WORK TO COMPLETE
Repeat the records below exactly, beginning at the first line and finishing with the line that contains "li1 | - | 18200".

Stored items
_ _ _ _ _ _ _

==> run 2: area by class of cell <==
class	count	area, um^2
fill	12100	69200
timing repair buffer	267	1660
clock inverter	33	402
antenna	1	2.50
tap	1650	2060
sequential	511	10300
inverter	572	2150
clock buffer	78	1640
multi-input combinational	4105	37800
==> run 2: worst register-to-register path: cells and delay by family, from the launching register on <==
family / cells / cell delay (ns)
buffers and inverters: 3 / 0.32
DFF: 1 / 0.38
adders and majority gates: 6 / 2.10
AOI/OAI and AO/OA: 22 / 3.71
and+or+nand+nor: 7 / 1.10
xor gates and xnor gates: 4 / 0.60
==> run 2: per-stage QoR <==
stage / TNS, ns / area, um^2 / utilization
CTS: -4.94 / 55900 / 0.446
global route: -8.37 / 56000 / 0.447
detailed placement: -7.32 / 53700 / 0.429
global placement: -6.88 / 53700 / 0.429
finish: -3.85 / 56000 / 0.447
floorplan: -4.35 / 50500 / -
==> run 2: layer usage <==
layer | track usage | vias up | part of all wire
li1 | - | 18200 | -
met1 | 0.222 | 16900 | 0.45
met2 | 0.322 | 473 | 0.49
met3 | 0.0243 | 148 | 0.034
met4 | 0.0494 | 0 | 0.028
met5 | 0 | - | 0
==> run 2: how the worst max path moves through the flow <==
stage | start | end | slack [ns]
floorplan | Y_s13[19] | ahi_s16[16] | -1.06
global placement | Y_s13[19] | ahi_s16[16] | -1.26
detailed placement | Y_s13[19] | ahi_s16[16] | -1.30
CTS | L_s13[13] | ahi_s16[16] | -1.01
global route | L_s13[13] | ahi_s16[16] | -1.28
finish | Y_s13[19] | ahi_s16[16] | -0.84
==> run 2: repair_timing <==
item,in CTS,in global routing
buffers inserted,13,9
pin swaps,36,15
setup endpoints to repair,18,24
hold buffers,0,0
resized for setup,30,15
This design comes from an exercise in tuning for small area on the open sky130 flow, not from production work.
Only simulation tests tie the RTL to the original design; equivalence was not proved.
Power is estimated from default activity; no workload was simulated.

File: constraint.sdc
create_clock -name core_clock -period 40.0 [get_ports {clk}]
set_input_delay 8.0000 -clock core_clock [delete_from_list [all_inputs] [get_ports {clk}]]
set_output_delay 8.0000 -clock core_clock [all_outputs]
set_load 0.01 [all_outputs]
File: run.sh
#!/bin/bash
# synth_recipe.tcl (not shown) runs the flow's synth.tcl, then flattens the netlist and writes it again
# the make line also repeats each setting of config.mk as NAME=value (left out here)
make -C /OpenROAD-flow-scripts/flow DESIGN_CONFIG=/design/flow/config.mk WORK_HOME=/design/flow/orfs CLKGATE_MAP_FILE= SYNTH_SCRIPT=/design/flow/synth_recipe.tcl finish
File: config.mk
export PLATFORM = sky130hd
export DESIGN_NAME = vga_display
export DESIGN_NICKNAME = vga_display
export VERILOG_FILES = /design/flow/design.v
export SDC_FILE = /design/flow/constraint.sdc
export NUM_CORES = 4
export LEC_CHECK = 0
export CAP_MARGIN = 20
export CORE_MARGIN = 2
export CORE_UTILIZATION = 40
export SLEW_MARGIN = 20
File: design.v
module binary_to_segment(
	input[2:0] player_score, 
	input[2:0] cpu_score, 
	input clk, 
	input rst, 
	output reg [6:0] seven_output, 
	output reg [3:0] AN
	);	
reg[6:0] seven_1;
wire[6:0] seven_2 = 7'b1111110;  
wire[6:0] seven_3 = 7'b1111110;
reg[6:0] seven_4;  
reg[10:0] clk_count;  
reg[1:0] LED_route;
wire count_max = &clk_count;
always @ (posedge clk) begin
	if(rst) begin
		AN = 4'b1111;
		seven_output = 7'b1111110;
		clk_count <= 0;
		LED_route <= 0;
		seven_1 = 7'b1111110;
		seven_4 = 7'b1111110;
	end
	else if(count_max) begin
		clk_count <= 0;
		case(cpu_score)	
			0: seven_1 = 7'b0000001;
			1: seven_1 = 7'b1001111;
			2: seven_1 = 7'b0010010;
			3: seven_1 = 7'b0000110;
			4: seven_1 = 7'b1001100;
			5: seven_1 = 7'b0100100;
			6: seven_1 = 7'b0100000;
			7: seven_1 = 7'b0001111;
			8: seven_1 = 7'b0000000;
			9: seven_1 = 7'b0001100;
			default: seven_1 = 7'b1111110; 
		endcase
		case(player_score)	
			0: seven_4 = 7'b0000001;
			1: seven_4 = 7'b1001111;
			2: seven_4 = 7'b0010010;
			3: seven_4 = 7'b0000110;
			4: seven_4 = 7'b1001100;
			5: seven_4 = 7'b0100100;
			6: seven_4 = 7'b0100000;
			7: seven_4 = 7'b0001111;
			8: seven_4 = 7'b0000000;
			9: seven_4 = 7'b0001100;
			default: seven_4 = 7'b1111110; 
		endcase
		case(LED_route)
			2'b00:begin AN = 4'b1110; seven_output = seven_1; end
			2'b01:begin AN = 4'b1101; seven_output = seven_2; end
			2'b10:begin AN = 4'b1011; seven_output = seven_3; end
			2'b11:begin AN = 4'b0111; seven_output = seven_4; end
			default: AN = 4'b1111;
		endcase
		LED_route <= LED_route + 2'b01;
	end
	else clk_count <= clk_count + 1'b1;
end
endmodule	
`timescale 1ns / 1ps
module vga_controller_640_60 (rst,pixel_clk,HS,VS,hcounter,vcounter,blank);
	input rst, pixel_clk;	 
	output reg HS, VS, blank;	 
	output reg [10:0] hcounter, vcounter;	 
	parameter HMAX = 800; 	 
	parameter VMAX = 525; 	 
	parameter HLINES = 640;	 
	parameter HFP = 648; 	 
	parameter HSP = 744; 	 
	parameter VLINES = 480;	 
	parameter VFP = 482; 	 
	parameter VSP = 484; 	 
	parameter SPP = 0;		 
	wire video_enable;	 
	always@(posedge pixel_clk)begin
		if(rst == 1) blank <= 0;
		else blank <= ~video_enable; 
	end
	always@(posedge pixel_clk)begin
		if(rst == 1) hcounter <= 0;
		else if (hcounter == HMAX) hcounter <= 0;
		else hcounter <= hcounter + 1'b1;
	end
	always@(posedge pixel_clk)begin
		if(rst == 1) vcounter <=0;
		else if(hcounter == HMAX) begin
			if(vcounter == VMAX) vcounter <= 0;
			else vcounter <= vcounter + 1'b1; 
		end
	end
	always@(posedge pixel_clk)begin
		if(rst == 1) HS <= ~SPP;
		else if(hcounter >= HFP && hcounter < HSP) HS <= SPP;
		else HS <= ~SPP; 
	end
	always@(posedge pixel_clk)begin
		if(rst == 1) VS <= ~SPP;
		else if(vcounter >= VFP && vcounter < VSP) VS <= SPP;
		else VS <= ~SPP; 
	end
	assign video_enable = (hcounter < HLINES && vcounter < VLINES) ? 1'b1 : 1'b0;
endmodule
`timescale 1ns / 1ps
module vga_display(
		input rst,  
		input clk,  
		input up,
		input down,
		input left,
		input right,
		input[2:0] R_control,
		input[2:0] G_control,
		input[1:0] B_control,
		output reg [2:0] R,  
		output reg [2:0] G, 
		output reg [1:0] B,
		output wire [6:0] seven_output,
		output wire [3:0] AN,
		output HS,  
		output VS
		);
	wire [10:0] hcount, vcount;	 
	wire blank;	 
	wire ball;	 
	wire player;  
	wire computer;  
	wire [14:0] addra;
	wire [7:0] douta;
	wire [2:0] R2, G2;
	wire [1:0] B2;
	wire endgame;
	parameter S_IDLE = 0;	 
	parameter S_UP = 1;		 
	parameter S_DOWN = 2;	 
	parameter S_LEFT = 4; 	 
	parameter S_RIGHT = 8;	 
	reg [3:0] state, next_state;
	reg signed [10:0] player_y, computer_y;		 
	reg signed [10:0] ball_x, ball_y, ball_x_speed, ball_y_speed;
	reg [8:0] computer_score, player_score;
	localparam signed [10:0] ball_width = 10;
	localparam signed [10:0] player_width = 20;
	localparam signed [10:0] player_height = 120;
	localparam signed [10:0] computer_width = 20;
	localparam signed [10:0] computer_height = 120;
	localparam signed [10:0] player_speed = 8;
	localparam signed [10:0] computer_speed = 8;
	binary_to_segment b2s(
		.player_score(player_score[2:0]),
		.cpu_score(computer_score[2:0]),
		.clk(clk), 
		.rst(rst),
		.seven_output(seven_output),
		.AN(AN)
		);
	localparam TICK_BITS = 13;
	reg [TICK_BITS-1:0] slow_count;	
	wire slow_tick = &slow_count;
	always @ (posedge clk)begin
		if (rst) slow_count <= 0;
		else slow_count <= slow_count + 1'b1;	
	end	
	reg signed [10:0] py, cy;
	always @ (posedge clk)begin
		if (rst) begin
			state <= S_IDLE;
			next_state <= S_IDLE;
			player_y <= 180;
			computer_y <= 180;
		end
		else if (slow_tick) begin
			py = player_y;
			cy = computer_y;
			state <= next_state;
			case (state)
				S_UP: begin	 
					if (py - player_speed > 0 ) py = py - player_speed;	
				end	
				S_DOWN: begin  
					if (py + player_speed + player_height < 480 ) py = py + player_speed;	
				end
				default: ;
			endcase
			next_state <= {right,left,down,up};
			if(ball_x_speed > 0) begin
				if((ball_y - 60 > cy) && (cy + computer_speed + computer_height) < 480 ) cy = cy + computer_speed;
				else if((ball_y - 60 < cy) && (cy - computer_speed > 0 )) cy = cy - computer_speed;
			end
			else
				if((cy - 60) > 250) cy = cy - computer_speed;
				else if((cy - 60) < 230) cy = cy + computer_speed;
			player_y <= py;
			computer_y <= cy;
		end
	end
	reg signed [10:0] bx, by, bxs, bys;
	reg [8:0] cs, ps;
	always @ (posedge clk) begin		
		if (rst) begin
			ball_x <= 300; 
			ball_y <= 200;
			ball_x_speed <= 10;
			ball_y_speed <= 10;
			computer_score <= 0;
			player_score <= 0;
		end
		else if (slow_tick) begin
			bx = ball_x; by = ball_y; bxs = ball_x_speed; bys = ball_y_speed;
			cs = computer_score; ps = player_score;
			if(by + bys < 20 || by + bys > 460)
			begin
				bys = -1 * bys;
			end
			if(bx + bxs < 20) 
			begin
				bx = 300; 
				by = 200;
				bxs = -1 * bxs;
				cs  = cs + 1;
				if(cs == 8) begin
					cs = 0;
					ps = 0;
				end
			end
			else if(bx + bxs + ball_width > 620)
			begin
				bx = 300; 
				by = 200;
				bxs = -1 * bxs;
				ps = ps + 1;
				if(ps == 8) begin
					cs = 0;
					ps = 0;
				end
			end
			else if(bx + bxs < 60 & bx + bxs > 20 & by + bys < player_y + player_height & by + bys + ball_width > player_y)
			begin
				bxs = -1 * bxs;
			end
			else if(bx + bxs + ball_width > 580 & bx + bxs + ball_width < 600 & by + bys < computer_y + computer_height & by + bys + ball_width > computer_y)
			begin
				bxs = -1 * bxs;
			end
			ball_x <= bx + bxs;
			ball_y <= by + bys;
			ball_x_speed <= bxs;
			ball_y_speed <= bys;
			computer_score <= cs;
			player_score <= ps;
		end
	end
	vga_controller_640_60 vc(
		.rst(rst), 
		.pixel_clk(clk), 
		.HS(HS), 
		.VS(VS), 
		.hcounter(hcount), 
		.vcounter(vcount), 
		.blank(blank));
	assign ball = ~blank & (hcount >= ball_x & hcount <= ball_x + ball_width & vcount >= ball_y & vcount <= ball_y + ball_width);
	assign player = ~blank & (hcount >= 40 & hcount <= player_width + 40 & vcount >= player_y & vcount <= player_y + player_height);
	assign computer = ~blank & (hcount >= 580 & hcount <= 600 & vcount >= computer_y & vcount <= computer_y + computer_height);
	wire border;
	assign border = ~blank & (hcount <= 20 || hcount >= 620 || vcount >= 460 || vcount <= 20);
	assign endgame = (player_score > 5 || computer_score > 5);
	always @ (posedge clk) begin
		if(rst)begin
			R = 0;
			G = 0;
			B = 0;
		end
		else if(endgame)begin
			R = 0;
			G = 0;
			B = 0;
		end
		else if (ball || player || computer || border) begin	 
			R = R_control;
			G = G_control;
			B = B_control;
		end
		else begin	 
			R = 0;
			G = 0;
			B = 0;
		end
	end
endmodule
==> impl_metrics.env <==
export IMPL_n_fill_cell=3427
export IMPL_max_freq_ghz=0.0954
export IMPL_ioPinCount=35
export IMPL_timing_critical_path_slowest_stage_cell="o41ai_2"
export IMPL_grt_pass1_wl_um=59300
export IMPL_io_buffers=34
export IMPL_synth_common_cells="202 x ha_1, 166 x dfxtp_1, 165 x nor2_1"
export IMPL_clk_pin_slew_ps=80
export IMPL_cpMostUsedCell="a21oi_1"
export IMPL_worstSkewPairLatency_ps=450
export IMPL_hold_class="flip-flop to flip-flop"
export IMPL_period_share=0.262
export IMPL_cts_buffers=17
export IMPL_die_h_um=190
export IMPL_grt_max_degree=71
export IMPL_finalHoldViolCount=0
export IMPL_cts_tree="built"
export IMPL_core_mm2=0.0344
export IMPL_synth_distinct_cells=89
export IMPL_required_ps=40330
export IMPL_ys_seq_elements=166
export IMPL_peakVddDrop_uv=30.8
export IMPL_worst_ep_arrival_time_ps=10810
export IMPL_finalMaxSlewViolations=0
export IMPL_critical_path_class="flip-flop to flip-flop"
export IMPL_syn_area_per_cell_um2=8.12
export IMPL_wl_per_cell_um=16.6
export IMPL_tns_ps=0
export IMPL_root_buffer="clkbuf_16"
export IMPL_antenna_found_initial=0
export IMPL_wirelength_um=36100
export IMPL_cap_violations=0
export IMPL_first_iter_violations=736
export IMPL_dp_cells=2146
export IMPL_drt_first_pass_iters=5
export IMPL_fin_crit_ps=10490
export IMPL_yosysTopAreaCell="dfxtp_1"
export IMPL_r2r_setup_slack_ps=29510
export IMPL_slew_headroom=0.341
export IMPL_htree_levels=4
export IMPL_grt_usage=0.204
export IMPL_vias=12100
export IMPL_seq_area_frac_synth=0.240
export IMPL_critPathLaunchType="flip-flop"
export IMPL_clock_sinks=166
export IMPL_postCtsHoldBufs=0
export IMPL_place_congestion=0.882
export IMPL_clockBufferDepth=2
export IMPL_power_uw=457
export IMPL_synth_area_mm2=0.0139
export IMPL_critPathMaxFanout=14
export IMPL_status="finished clean"
export IMPL_slowest_delay_ps=660
export IMPL_asyncSetResetFlopFracSynth=0
export IMPL_ys_flop_type="dfxtp_1"
export IMPL_worst_slew_pin_slew_ps=989
export IMPL_rsz0062_at_grt="false"
export IMPL_post_cts_buffers=0
export IMPL_initial_core_util=0.403
export IMPL_syn_instance_count=1708
export IMPL_vias_per_cell=5.56
export IMPL_dp_hpwl_um=27200
export IMPL_min_path_cells=1
export IMPL_fin_cells=2179
export IMPL_final_antenna_net_count=0
export IMPL_p_leak_nw=6.59
export IMPL_setup_viol=0
export IMPL_dieArea_mm2=0.0362
export IMPL_gr_total_overflow=0
export IMPL_die_w_um=190
export IMPL_syn2layout_area_growth_pct=9.60
export IMPL_r2r_cells=44
export IMPL_synth_area_leaders="dfxtp_1 24%, ha_1 18%, xnor2_1 5.9%"
export IMPL_final_nets=1931
export IMPL_yosysMostFrequentCell="ha_1"
export IMPL_grt_pass1_vias=11500
export IMPL_synth_edf_count=0
export IMPL_cts_resized_gates=0
export IMPL_drive_gt1_frac=0.0429
export IMPL_diodes=0
export IMPL_drc=0
export IMPL_power_density_mw_per_mm2=30.1
export IMPL_ys_warn_count=3
export IMPL_rows=68
export IMPL_worst_setup_path_end_kind="flip-flop"
export IMPL_clock_skew_ps=14.3
export IMPL_synth_top_area_share=0.240
-- state kept, by name, indices dropped and copies added, names as in the netlist, 3 cells and up, named ones only --
register and cells:
ball_x 11, R 3, computer_score 9, b2s.clk_count 11, player_y 8, vc.vcounter 11
b2s.AN 4, ball_x_speed 9, state 4, G 3, ball_y_speed 9, next_state 4
vc.hcounter 11, computer_y 8, player_score 9, b2s.seven_output 7, ball_y 11, slow_count 13
-- power by group --
part           total, mW  internal, mW  switching (mW)  leakage [nW]
registers          0.173         0.170         0.00370          1.34
logic              0.117        0.0485          0.0688          4.96
clock network      0.167        0.0852          0.0817         0.284
total              0.457         0.303           0.154          6.59
-- worst max-delay path, delay by kind of cell, from the launching register on --
| kind | cells | cell delay, ps |
|---|---|---|
| and+or+nand+nor | 12 | 1950 |
| adders and majority gates | 4 | 1490 |
| DFF | 1 | 520 |
| xor gates and xnor gates | 4 | 1030 |
| AOI/OAI and AO/OA | 24 | 5360 |
-- per-layer routing --
layer	share of wire	GRT usage	vias up	wire length [µm]
met2	0.46	0.337	244	16700
met4	0.017	0.0569	0	619
li1	-	-	6137	-
met3	0.039	0.0297	39	1400
met1	0.48	0.275	5689	17400
met5	0	0	-	0
-- stage by stage --
stage | hold WS (ps) | cell area (µm²) | worst slack, ps | util
6_report | 450 | 15200 | 29510 | 0.442
4_1_cts | 451 | 15200 | 29550 | 0.442
3_5_place_dp | 437 | 14600 | 29620 | 0.425
5_1_grt | 474 | 15200 | 28390 | 0.442
2_1_floorplan | 418 | 13900 | 30400 | -
3_3_place_gp | 431 | 14600 | 29830 | 0.425
-- worst paths after layout --
check | from | end
hold / removal | slow_count[0] | slow_count[0]
hold reg to reg | slow_count[0] | slow_count[0]
setup / recovery | ball_y[1] | ball_x[10]
setup reg to reg | ball_y[1] | ball_x[10]
-- area by class of cell --
class | instances | area (µm²) | share of cell area
multi-input cells | 1399 | 9980 | 0.657
clock inverters | 14 | 155 | 0.0102
repair buffers | 44 | 417 | 0.0274
clock buffers | 18 | 439 | 0.0289
inverters | 83 | 312 | 0.0205
flip-flops and latches | 166 | 3320 | 0.219
well taps | 455 | 569 | 0.0375
-- cell families (layout without fill, tap and decap cells) --
family          after synthesis  count (layout)  synth area share
flops                       166             166             0.240
compound gates              395             395             0.186
xor+xnor                    159             159             0.102
buf+inv                     144             159            0.0411
other cells                   1               2          0.000270
fa+ha+maj                   206             206             0.188
simple gates                609             609             0.221
mux                          28              28            0.0222
-- layout by cell type, fill, tap and decap left out, types with 8 or more instances in the layout --
cell type        synthesis  layout
nor2_1                 165     165
o21bai_1                10      10
buf_4                    3      10
and3_1                  22      22
or3_1                   19      19
a21oi_1                110     110
xnor2_1                 94      94
nor4_1                  16      16
nor3b_1                 15      15
ha_1                   202     202
inv_1                   82      82
or4_1                    9       9
clkdlybuf4s50_1          0      33
nor2b_1                 30      30
dfxtp_1                166     166
a21o_1                  58      58
mux2i_1                 21      21
o211ai_1                22      22
o21ai_0                 79      79
a211oi_1                16      16
o21a_1                  19      19
nor3_1                  44      43
a31oi_1                 16      16
nand3_1                 59      59
xor2_1                  63      63
nand4_1                 27      27
nand2_1                132     132
clkbuf_16                0      17
nand2b_1                20      20
nand4b_1                 8       8
and2_1                  10      10

-- re-timing with driven ports --
In the flow no input, the clock included, has a driving cell. The finished layout below was timed again as built, in two steps.
Step 1 assumes that a clkbuf_16 drives the clock port and a buf_2 every other input.
Step 2, shift: input delay + t, output delay - t, t = (earliest + latest rising clock arrival at the registers) / 2. This alone moves slack from input paths to output paths.
a / b / c = no drivers / after step 1 / after step 2; a / b = the first two.
shift t [ns]: 0.496
slack for setup (ns): 29.513 / 29.513 / 29.513
slew at the worst register clock pin (ns): 0.08 / 0.08
After both steps this run still meets setup and hold. The setup slack of this run moves by 0.000 ns with the drivers and by 0.000 ns with both steps.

_ _ _ _ _ _ _

RESPONSE BOX
==> run 2: area by class of cell <==
class	count	area, um^2
fill	12100	69200
timing repair buffer	267	1660
clock inverter	33	402
antenna	1	2.50
tap	1650	2060
sequential	511	10300
inverter	572	2150
clock buffer	78	1640
multi-input combinational	4105	37800
==> run 2: worst register-to-register path: cells and delay by family, from the launching register on <==
family / cells / cell delay (ns)
buffers and inverters: 3 / 0.32
DFF: 1 / 0.38
adders and majority gates: 6 / 2.10
AOI/OAI and AO/OA: 22 / 3.71
and+or+nand+nor: 7 / 1.10
xor gates and xnor gates: 4 / 0.60
==> run 2: per-stage QoR <==
stage / TNS, ns / area, um^2 / utilization
CTS: -4.94 / 55900 / 0.446
global route: -8.37 / 56000 / 0.447
detailed placement: -7.32 / 53700 / 0.429
global placement: -6.88 / 53700 / 0.429
finish: -3.85 / 56000 / 0.447
floorplan: -4.35 / 50500 / -
==> run 2: layer usage <==
layer | track usage | vias up | part of all wire
li1 | - | 18200 | -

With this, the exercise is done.